When going indie and publishing your book yourself, you
become not only the author, but also the publisher, editor, cover designer, and
publicist. Here is a rough breakdown of the steps I had to take:
1. A professional edit is normally required, but since TFL was already edited by a professional editor
when it was first published, I did
not hire an editor. I tweaked the writing in some places and updated the technology, but the content remained the same.
2. I don't have the
ability to produce a professional looking cover (at least not yet).

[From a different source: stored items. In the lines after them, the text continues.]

## src/rtl/alu_dispatch_unit_pkg.sv

```systemverilog
// alu_dispatch_unit_pkg
// Shared definitions for the ALU dispatch unit: function codes, the default
// latency vector for the standard four-unit configuration, and the per-unit
// tracker state type.
package alu_dispatch_unit_pkg;

  // Function unit codes.
  localparam int unsigned FUN_ARITH = 0;
  localparam int unsigned FUN_LOGIC = 1;
  localparam int unsigned FUN_CMP   = 2;
  localparam int unsigned FUN_SHIFT = 3;

  // Default latency vector for four units with 3-bit latency fields (all single-cycle).
  localparam logic [11:0] DEFAULT_UNIT_LAT = {4{3'd1}};

  typedef enum logic {
    StIdle,
    StBusy
  } unit_state_e;

endpackage

```

## src/rtl/unit_busy_tracker.sv

```systemverilog
// unit_busy_tracker
// One function unit's IDLE/BUSY machine with a latency down-counter.
// Ports:
//   CLK    - clock, rising edge
//   RST    - synchronous active-high reset
//   Issue  - accept decoded for this unit this cycle
//   Lat    - configured latency (0 is treated as 1)
//   Enable - registered one-cycle issue pulse
//   Busy   - registered, unit occupied
//   Done   - registered one-cycle completion pulse (cycle where count == 1)
module unit_busy_tracker
  import alu_dispatch_unit_pkg::*;
#(
  parameter int unsigned LAT_WIDTH = 3
) (
  input  logic                 CLK,
  input  logic                 RST,
  input  logic                 Issue,
  input  logic [LAT_WIDTH-1:0] Lat,
  output logic                 Enable,
  output logic                 Busy,
  output logic                 Done
);

  unit_state_e          r_state;
  logic [LAT_WIDTH-1:0] r_cnt;
  logic [LAT_WIDTH-1:0] w_lat_eff;

  assign w_lat_eff = (Lat == '0) ? LAT_WIDTH'(1) : Lat;

  always_ff @(posedge CLK) begin
    if (RST) begin
      r_state <= StIdle;
      r_cnt   <= '0;
      Enable  <= 1'b0;
      Busy    <= 1'b0;
      Done    <= 1'b0;
    end else begin
      Enable <= 1'b0;
      Done   <= 1'b0;
      if (Issue) begin
        // Issue is only offered when idle or in the done cycle, so a reload is always safe.
        r_state <= StBusy;
        r_cnt   <= w_lat_eff;
        Enable  <= 1'b1;
        Busy    <= 1'b1;
        Done    <= (w_lat_eff == LAT_WIDTH'(1));
      end else begin
        unique case (r_state)
          StIdle: begin
            r_cnt <= '0;
            Busy  <= 1'b0;
          end
          StBusy: begin
            if (r_cnt <= LAT_WIDTH'(1)) begin
              r_state <= StIdle;
              r_cnt   <= '0;
              Busy    <= 1'b0;
            end else begin
              r_cnt <= r_cnt - LAT_WIDTH'(1);
              // Done is registered, so raise it on the edge where the count reaches 1.
              Done  <= (r_cnt == LAT_WIDTH'(2));
            end
          end
          default: begin
            r_state <= StIdle;
            r_cnt   <= '0;
            Busy    <= 1'b0;
          end
        endcase
      end
    end
  end

endmodule

```

## src/rtl/alu_dispatch_unit.sv

```systemverilog
// alu_dispatch_unit
// Accepts an operation code under valid/ready and issues a one-cycle enable to
// the selected function unit, tracking per-unit busy state and completion.
// Ports:
//   CLK, RST    - clock and synchronous active-high reset
//   ALU_FUN     - operation code, stable while OP_Valid is high
//   OP_Valid    - operation offered
//   OP_Ready    - combinational; accept when OP_Valid & OP_Ready at a rising edge
//   Unit_Enable - registered one-hot issue pulse
//   Unit_Busy   - registered per-unit occupancy
//   Unit_Done   - registered per-unit completion pulse
//   Illegal_Op  - registered pulse for an accepted out-of-range code
//   Last_Fun    - registered code of the most recent accept
module alu_dispatch_unit
  import alu_dispatch_unit_pkg::*;
#(
  parameter int unsigned                       FUN_WIDTH = 2,
  parameter int unsigned                       NUM_UNITS = 4,
  parameter int unsigned                       LAT_WIDTH = 3,
  parameter logic [NUM_UNITS*LAT_WIDTH-1:0]    UNIT_LAT  = {NUM_UNITS{LAT_WIDTH'(1)}}
) (
  input  logic                 CLK,
  input  logic                 RST,
  input  logic [FUN_WIDTH-1:0] ALU_FUN,
  input  logic                 OP_Valid,
  output logic                 OP_Ready,
  output logic [NUM_UNITS-1:0] Unit_Enable,
  output logic [NUM_UNITS-1:0] Unit_Busy,
  output logic [NUM_UNITS-1:0] Unit_Done,
  output logic                 Illegal_Op,
  output logic [FUN_WIDTH-1:0] Last_Fun
);

  logic [NUM_UNITS-1:0] w_hit;
  logic                 w_legal;
  logic                 w_accept;

  // Decode the code against each unit; out-of-range codes hit nothing and are always ready.
  always_comb begin
    w_hit    = '0;
    OP_Ready = 1'b1;
    for (int k = 0; k < NUM_UNITS; k++) begin
      if (ALU_FUN == FUN_WIDTH'(k)) begin
        w_hit[k] = 1'b1;
        // Ready again in the done cycle, allowing back-to-back issue.
        OP_Ready = ~Unit_Busy[k] | Unit_Done[k];
      end
    end
  end

  assign w_legal  = |w_hit;
  assign w_accept = OP_Valid & OP_Ready & ~RST;

  for (genvar g = 0; g < NUM_UNITS; g++) begin : g_unit
    unit_busy_tracker #(
      .LAT_WIDTH(LAT_WIDTH)
    ) u_tracker (
      .CLK   (CLK),
      .RST   (RST),
      .Issue (w_accept & w_hit[g]),
      .Lat   (UNIT_LAT[g*LAT_WIDTH +: LAT_WIDTH]),
      .Enable(Unit_Enable[g]),
      .Busy  (Unit_Busy[g]),
      .Done  (Unit_Done[g])
    );
  end

  always_ff @(posedge CLK) begin
    if (RST) begin
      Illegal_Op <= 1'b0;
      Last_Fun   <= '0;
    end else begin
      Illegal_Op <= w_accept & ~w_legal;
      if (w_accept) begin
        Last_Fun <= ALU_FUN;
      end
    end
  end

endmodule
```

## config.mk

```make
export PLATFORM = sky130hd
export DESIGN_NAME = alu_dispatch_unit
export DESIGN_NICKNAME = d
export VERILOG_FILES = /design/src/rtl/alu_dispatch_unit_pkg.sv /design/src/rtl/unit_busy_tracker.sv /design/src/rtl/alu_dispatch_unit.sv
export SDC_FILE = /design/constraint.sdc
export NUM_CORES = 1
export LEC_CHECK = 0
export CORE_UTILIZATION = 56
export DETAILED_ROUTE_END_ITERATION = 12
export PLACE_DENSITY = 0.83
export SETUP_SLACK_MARGIN = 0.5
export SYNTH_ARGS = -nofsm -noshare
export SYNTH_HDL_FRONTEND = slang
export SYNTH_SLANG_ARGS = --single-unit
export TNS_END_PERCENT = 50
```

## constraint.sdc

```tcl
create_clock -name CLK -period 3.1 [get_ports CLK]
set_input_delay 0.62 -clock CLK [delete_from_list [all_inputs] [get_ports CLK]]
set_output_delay 0.62 -clock CLK [all_outputs]
set_load 0.1 [all_outputs]
```

==> results.json <==
{
  "intPower_uw": 569,
  "p_leak_uw": 0.000686,
  "ys_top_cells_by_area": "dfxtp_1, ha_1, buf_4, o21ai_0, inv_1",
  "area_delta_synth_final_pct": 14.3,
  "crit_slowest_cell": "clkdlybuf4s50_1",
  "die-width_um": 51.0,
  "vias_per_cell": 5.02,
  "core_mm2": 0.00223,
  "p_comb_share_pct": 13.1,
  "insertion_delay_ns": 0.34,
  "synth_common_cells": "dfxtp_1, inv_1, o21ai_0",
  "port_buffers": 20,
  "netlist_area_mm2": 0.00134,
  "clkPwrFrac_pct": 34.3,
  "holdWs_ns": 0.493,
  "ir_worst_vdd_uv": 410,
  "swShare_pct": 27.7,
  "wl_per_cell_um": 12.7,
  "cts_tree": "yes",
  "drt-initial-drc-count": 7,
  "status": "complete, no violations",
  "hpwl_um": 1660,
  "worstSetupStartpointType": "input port",
  "timing.critical_path.from": "ALU_FUN[0]",
  "hold_path_class": "flip-flop to flip-flop",
  "fin_util_pct": 68.8,
  "path_cells": "clkdlybuf4s50_1, mux4_2, buf_12",
  "clock.fmax_mhz": 411,
  "p_seq_share_pct": 52.5,
  "synth.most_common_cell": "dfxtp_1",
  "async_flop_share_pct": 0,
  "worst_pin_slew_ns": 0.600,
  "skew_ns": 0.00709,
  "initial_core_util_pct": 60.2,
  "track_usage_pct": 21.7,
  "dieArea_mm2": 0.00260,
  "synthDistinctLibCells": 21,
  "fp-row-count": 17,
  "busiest_layer": "met2",
  "yosysWarnings": 0,
  "hp-start": "g_unit[0].u_tracker.Busy$_SDFFE_PP0P_",
  "grt_remaining_overflow": 0,
  "io-pin-count": 21,
  "cap_violations": 0,
  "drive_gt1_share_pct": 21.3,
  "wirelength_um": 2270,
  "ys_ff_latch": 31,
  "crit_path_end_kind": "output port",
  "setup_tns_ns": 0,
  "regToRegStartpoint": "g_unit[3].u_tracker.Done$_SDFF_PP0_",
  "cts_max_path_buffers": 2,
  "firstDrtPassIters": 4,
  "placed_cell_area_mm2": 0.00146,
  "max_stage_delay_ns": 0.61,
  "cts_sinks": 31,
  "holdBufCountCts": 0,
  "ys_seq_area_share_pct": 46.2,
  "antenna_found_initial": 0,
  "p_per_area_mw_per_mm2": 512,
  "setup_viol": 0,
  "fin_area_mm2": 0.00154,
  "period_share_pct": 78.5,
  "htree_levels": 2,
  "finalHoldViolations": 0,
  "cp_max_fo": 6,
  "synth-edff-count": 0,
  "rsz0062_at_grt": "no",
  "nNetsFinal": 166,
  "vias": 893,
  "dieHeight_um": 51.0,
  "ys.flop_type": "dfxtp_1",
  "crit_type": "input port to output port",
  "root_buffer": "clkbuf_4",
  "netlist_instances": 133,
  "synth_fp_nets": 150,
  "fin_cells": 178,
  "grt_first_pass_wirelength_um": 3840,
  "p_switching_uw": 218,
  "use_met2_pct": 35.7,
  "antenna_cells": 0,
  "grt_max_degree": 10,
  "cp.arrival_ns": 1.81,
  "clkTransAtPathRegs_ns": 0.09,
  "grt_pass1_vias": 895,
  "drc_errors": 0,
  "required_ns": 2.48,
  "cts_buffers": 5,
  "ant_nets": 0,
  "yosysTopAreaCell": "dfxtp_1",
  "slew_viol_final": 0,
  "gr-usage-met1_pct": 22.3,
  "synth.avg_cell_area_um2": 10.1,
  "max-slew-margin-rel_pct": 59.6,
  "grt.met3_usage_pct": 8.33,
  "fin_crit_ns": 2.43,
  "numPlacedInstances": 169,
  "gp_congestion": 0.785,
  "synth_top_area_share_pct": 46.2
}
-- critical path: cells and delay by family --
kind	cells	cell delay (ns)
buf+inv	2	0.80
mux	1	0.39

The average cost of a good cover design runs
around $400, but I was fortunate to win a cover design through an
online auction and paid substantially
less than the norm.
3. The systems for Kindle, print, and other ebook sellers do not accept a Word document. I considered formatting my manuscript myself with the help of written instruction, but in the end, decided to pay a professional formatter. I've never regretted it. When I uploaded the
formatted manuscripts, they both passed on the first try. Well worth the nominal expense.
|One of my memes.|
4. Within days of submitting my manuscript to Amazon's Create Space for print copies, I was able to order author copies at a very reasonable price. Within a week, they arrived at my door, every bit the quality printing I have received from traditional publishing houses.
5. There are a few different packages you can use to upload to Kindle. I chose Kindle Direct for the first 90 days Thyme for Love
is on the market. This program gives Amazon an exclusive, and the agreement can be renewed
every 90 days. Several benefits come with this program, including promo packages and advertising.

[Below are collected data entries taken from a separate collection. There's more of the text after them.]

$ cat src/rtl/digit_pkg.sv
// Shared constants and state encoding for the digit entry bank.
// Latency: n/a (declarations only).
// Backpressure: n/a (declarations only).
package digit_pkg;

  localparam int N_DIGITS = 8;
  localparam int DW       = 4;

  // Largest legal decimal digit when BCD checking is built in.
  localparam logic [3:0] BCD_MAX = 4'd9;

  typedef enum logic [1:0] {
    EMPTY  = 2'd0,
    ENTRY  = 2'd1,
    FULL   = 2'd2,
    LOCKED = 2'd3
  } state_e;

endpackage

$ cat src/rtl/digit_entry_bank.sv
// Calculator-style digit entry bank feeding the 8-digit display selector.
// Latency: every event at edge n is visible on the registered outputs after edge n.
// Backpressure: din_ready drops while FULL or LOCKED; digits offered then are dropped.
//
// Ports:
//   clk, rst              clock (rising edge) and asynchronous active-high reset
//   din_valid, din        digit strobe and value; taken only when din_ready=1
//   din_ready             bank accepts a digit this cycle
//   bksp, clr, commit     delete newest digit / clear and unlock / freeze contents
//   digits_o              flattened bank, digit k at digits_o[k*DW +: DW]
//   count                 number of valid digits, 0..N_DIGITS
//   locked                bank is frozen after a commit
//   commit_p              one-cycle pulse in the cycle after a commit is taken
//   ovf                   sticky: a digit was offered while FULL; cleared by clr
//   err                   one-cycle pulse when a digit is rejected as non-BCD
//
// Build option BCD_CHECK_EN: when defined, digits above 9 are rejected and pulse err;
// when undefined, every DW-bit value is accepted and err is tied low.
module digit_entry_bank #(
  parameter int N_DIGITS = digit_pkg::N_DIGITS,
  parameter int DW       = digit_pkg::DW
) (
  input  logic                   clk,
  input  logic                   rst,
  input  logic                   din_valid,
  input  logic [DW-1:0]          din,
  output logic                   din_ready,
  input  logic                   bksp,
  input  logic                   clr,
  input  logic                   commit,
  output logic [N_DIGITS*DW-1:0] digits_o,
  output logic [3:0]             count,
  output logic                   locked,
  output logic                   commit_p,
  output logic                   ovf,
  output logic                   err
);

  import digit_pkg::*;

  state_e     state_q, state_d;
  logic [3:0] count_q, count_d;
  logic       ovf_q, ovf_d;
  logic       commit_p_q, commit_p_d;

  logic       bcd_ok;
  logic       pri_free;
  logic       do_commit;
  logic       do_bksp;
  logic       do_push;
  logic       ovf_set;

  logic [N_DIGITS*DW-1:0] bank_q;

  // ------------------------------------------------------------------
  // Event arbitration: clr > commit > bksp > push. A raised higher-
  // priority request blocks lower ones even when it has no effect
  // itself (e.g. bksp in EMPTY still drops a same-cycle push).
  // ------------------------------------------------------------------
`ifdef BCD_CHECK_EN
  assign bcd_ok = (din <= DW'(BCD_MAX));
`else
  assign bcd_ok = 1'b1;
`endif

  assign din_ready = (state_q != FULL) && (state_q != LOCKED);
  assign pri_free  = !clr && !commit && !bksp;
  assign do_commit = !clr && commit && (state_q != LOCKED);
  assign do_bksp   = !clr && !commit && bksp &&
                     ((state_q == ENTRY) || (state_q == FULL));
  assign do_push   = pri_free && din_valid && din_ready && bcd_ok;
  // Offers while LOCKED are not overflow; only a FULL bank overflows.
  assign ovf_set   = pri_free && din_valid && (state_q == FULL);

  // ------------------------------------------------------------------
  // FSM, digit counter and status flags
  // ------------------------------------------------------------------
  always_comb begin
    state_d    = state_q;
    count_d    = count_q;
    ovf_d      = ovf_q || ovf_set;
    commit_p_d = 1'b0;
    if (clr) begin
      state_d = EMPTY;
      count_d = 4'd0;
      ovf_d   = 1'b0;
    end else if (do_commit) begin
      state_d    = LOCKED;
      commit_p_d = 1'b1;
    end else if (do_bksp) begin
      count_d = count_q - 4'd1;
      state_d = (count_q == 4'd1) ? EMPTY : ENTRY;
    end else if (do_push) begin
      count_d = count_q + 4'd1;
      state_d = (count_q == 4'(N_DIGITS - 1)) ? FULL : ENTRY;
    end
  end

  always_ff @(posedge clk or posedge rst) begin
    if (rst) begin
      state_q    <= EMPTY;
      count_q    <= 4'd0;
      ovf_q      <= 1'b0;
      commit_p_q <= 1'b0;
    end else begin
      state_q    <= state_d;
      count_q    <= count_d;
      ovf_q      <= ovf_d;
      commit_p_q <= commit_p_d;
    end
  end

`ifdef BCD_CHECK_EN
  logic err_q, err_d;

  // A non-BCD digit that would otherwise have been pushed.
  assign err_d = pri_free && din_valid && din_ready && !bcd_ok;

  always_ff @(posedge clk or posedge rst) begin
    if (rst) begin
      err_q <= 1'b0;
    end else begin
      err_q <= err_d;
    end
  end

  assign err = err_q;
`else
  assign err = 1'b0;
`endif

  // ------------------------------------------------------------------
  // Digit shift register: push moves toward digit N-1, backspace moves
  // toward digit0 and fills the top slot with zero.
  // ------------------------------------------------------------------
  for (genvar k = 0; k < N_DIGITS; k++) begin : g_digit
    logic [DW-1:0] dig_q, dig_d;
    logic [DW-1:0] push_src, bksp_src;

    if (k == 0) begin : g_push_lo
      assign push_src = din;
    end else begin : g_push_hi
      assign push_src = bank_q[(k-1)*DW +: DW];
    end

    if (k == N_DIGITS - 1) begin : g_bksp_top
      assign bksp_src = '0;
    end else begin : g_bksp_mid
      assign bksp_src = bank_q[(k+1)*DW +: DW];
    end

    always_comb begin
      dig_d = dig_q;
      if (clr) begin
        dig_d = '0;
      end else if (do_bksp) begin
        dig_d = bksp_src;
      end else if (do_push) begin
        dig_d = push_src;
      end
    end

    always_ff @(posedge clk or posedge rst) begin
      if (rst) begin
        dig_q <= '0;
      end else begin
        dig_q <= dig_d;
      end
    end

    assign bank_q[k*DW +: DW] = dig_q;
  end

  assign digits_o = bank_q;
  assign count    = count_q;
  assign locked   = (state_q == LOCKED);
  assign commit_p = commit_p_q;
  assign ovf      = ovf_q;

endmodule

6. Marketing is the last, and probably the most important, step. Unless you can afford to hire a publicist, you are the publicist. Word of mouth is always the best way to get results, but to get the buzz going you need to get your book title out there. I've become quite adept at designing memes and posting them in various places like Twitter and reading groups on FaceBook. There's a fine line between posting enough to make your book known, but not so much people stop following you. But once you hit a good balance you should see steady growth in sales.
One of the best benefits of indie publishing is there's no waiting for a royalty
statement from my publisher. The Amazon site not only tells me how many books
have sold, but also the total amount of royalties I have coming. For a while I became obsessive in checking my sales, and anxious! More about that in my next post.

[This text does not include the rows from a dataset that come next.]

<file path="src/rtl/pkt_tx_engine.sv">
// Packet transmit engine: streams one stored packet (head..tail) from packet memory
// onto the 64-bit data/ctrl/wr/rdy output interface through a 2-entry output buffer.
module pkt_tx_engine #(
    parameter int unsigned DATA_WIDTH = 64,
    parameter int unsigned CTRL_WIDTH = DATA_WIDTH / 8,
    parameter int unsigned ADDR_WIDTH = 8
) (
    input  logic                             clk,
    input  logic                             rst_n,
    input  logic                             start,
    input  logic                             abort,
    input  logic [ADDR_WIDTH-1:0]            head_addr,
    input  logic [ADDR_WIDTH-1:0]            tail_addr,
    output logic                             busy,
    output logic                             done,
    output logic [31:0]                      pkt_sent_cnt,
    output logic                             mem_rd_en,
    output logic [ADDR_WIDTH-1:0]            mem_rd_addr,
    input  logic [CTRL_WIDTH+DATA_WIDTH-1:0] mem_rd_data,
    output logic [DATA_WIDTH-1:0]            out_data,
    output logic [CTRL_WIDTH-1:0]            out_ctrl,
    output logic                             out_wr,
    input  logic                             out_rdy
);

    localparam int unsigned WORD_W = CTRL_WIDTH + DATA_WIDTH;

    typedef enum logic [1:0] {
        IDLE = 2'd0,
        SEND = 2'd1,
        DONE = 2'd2
    } state_t;

    state_t                  state;
    state_t                  state_nxt;

    logic [ADDR_WIDTH-1:0]   rd_addr;
    logic [ADDR_WIDTH-1:0]   rd_left;
    logic [ADDR_WIDTH-1:0]   wr_left;
    logic [ADDR_WIDTH-1:0]   pkt_len;
    logic [1:0]              occ;
    logic                    pend;
    logic [WORD_W-1:0]       entry0;
    logic [WORD_W-1:0]       entry1;
    logic [2:0]              slots;
    logic                    can_send;
    logic                    last_acc;
    logic                    launch;
    logic                    flush;

    assign pkt_len  = ADDR_WIDTH'(tail_addr - head_addr + 1'b1);
    assign launch   = (state == IDLE) & start & ~abort;
    assign flush    = (state != IDLE) & abort;
    assign can_send = (state == SEND) & (occ != 2'd0) & out_rdy;
    assign last_acc = can_send & (wr_left == ADDR_WIDTH'(1));
    // Occupancy after this cycle's consume plus the word landing from last cycle's read.
    assign slots    = 3'(occ) + 3'(pend) - 3'(can_send);

    assign mem_rd_addr = rd_addr;
    assign out_data    = entry0[DATA_WIDTH-1:0];
    assign out_ctrl    = entry0[WORD_W-1:DATA_WIDTH];

    // State register
    always_ff @(posedge clk or negedge rst_n) begin
        if (!rst_n) begin
            state <= IDLE;
        end else begin
            state <= state_nxt;
        end
    end

    // Next-state logic
    always_comb begin
        state_nxt = state;
        unique case (state)
            IDLE: begin
                if (launch) begin
                    state_nxt = SEND;
                end
            end
            SEND: begin
                if (abort) begin
                    state_nxt = IDLE;
                end else if ((wr_left == '0) || last_acc) begin
                    state_nxt = DONE;
                end
            end
            DONE:    state_nxt = IDLE;
            default: state_nxt = IDLE;
        endcase
    end

    // FSM outputs
    always_comb begin
        busy      = 1'b0;
        done      = 1'b0;
        out_wr    = 1'b0;
        mem_rd_en = 1'b0;
        unique case (state)
            SEND: begin
                busy      = 1'b1;
                out_wr    = can_send;
                mem_rd_en = ~abort & (rd_left != '0) & (slots < 3'd2);
            end
            DONE: begin
                busy = 1'b1;
                done = 1'b1;
            end
            default: ;
        endcase
    end

    // Read address and remaining-word counters
    always_ff @(posedge clk or negedge rst_n) begin
        if (!rst_n) begin
            rd_addr <= '0;
            rd_left <= '0;
            wr_left <= '0;
        end else if (launch) begin
            rd_addr <= head_addr;
            rd_left <= pkt_len;
            wr_left <= pkt_len;
        end else begin
            if (mem_rd_en) begin
                rd_addr <= ADDR_WIDTH'(rd_addr + 1'b1);
                rd_left <= ADDR_WIDTH'(rd_left - 1'b1);
            end
            if (out_wr) begin
                wr_left <= ADDR_WIDTH'(wr_left - 1'b1);
            end
        end
    end

    // Output buffer: entry0 is always the head; read data lands one cycle after the strobe
    always_ff @(posedge clk or negedge rst_n) begin
        if (!rst_n) begin
            pend   <= 1'b0;
            occ    <= 2'd0;
            entry0 <= '0;
            entry1 <= '0;
        end else if (flush) begin
            pend   <= 1'b0;
            occ    <= 2'd0;
            entry0 <= '0;
            entry1 <= '0;
        end else begin
            pend <= mem_rd_en;
            unique case ({pend, out_wr})
                2'b10: begin
                    if (occ == 2'd0) begin
                        entry0 <= mem_rd_data;
                    end else begin
                        entry1 <= mem_rd_data;
                    end
                    occ <= 2'(occ + 2'd1);
                end
                2'b01: begin
                    entry0 <= entry1;
                    occ    <= 2'(occ - 2'd1);
                end
                2'b11: begin
                    if (occ == 2'd1) begin
                        entry0 <= mem_rd_data;
                    end else begin
                        entry0 <= entry1;
                        entry1 <= mem_rd_data;
                    end
                end
                default: ;
            endcase
        end
    end

    // Completed-packet counter; an abort during DONE suppresses the increment
    always_ff @(posedge clk or negedge rst_n) begin
        if (!rst_n) begin
            pkt_sent_cnt <= '0;
        end else if ((state == DONE) && !abort) begin
            pkt_sent_cnt <= pkt_sent_cnt + 32'd1;
        end
    end

endmodule

</file>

Does this mean I'm not planning to have my stories published by traditional publishers in the future. Absolutely not. I'm working on pitches right now for my editor appointments at the ACFW conference next month. The landscape of publishing has changed and is continuing to change at a rapid rate. At first the thought scared me quite a bit, but now that I've gone indie on TFL and will soon do the same for its sequel, I'm embracing the changes and finding the process quite enjoyable.
Have you published indie yet? Are you planning to? Please share your own experiences in the comments. I’d love to hear from you!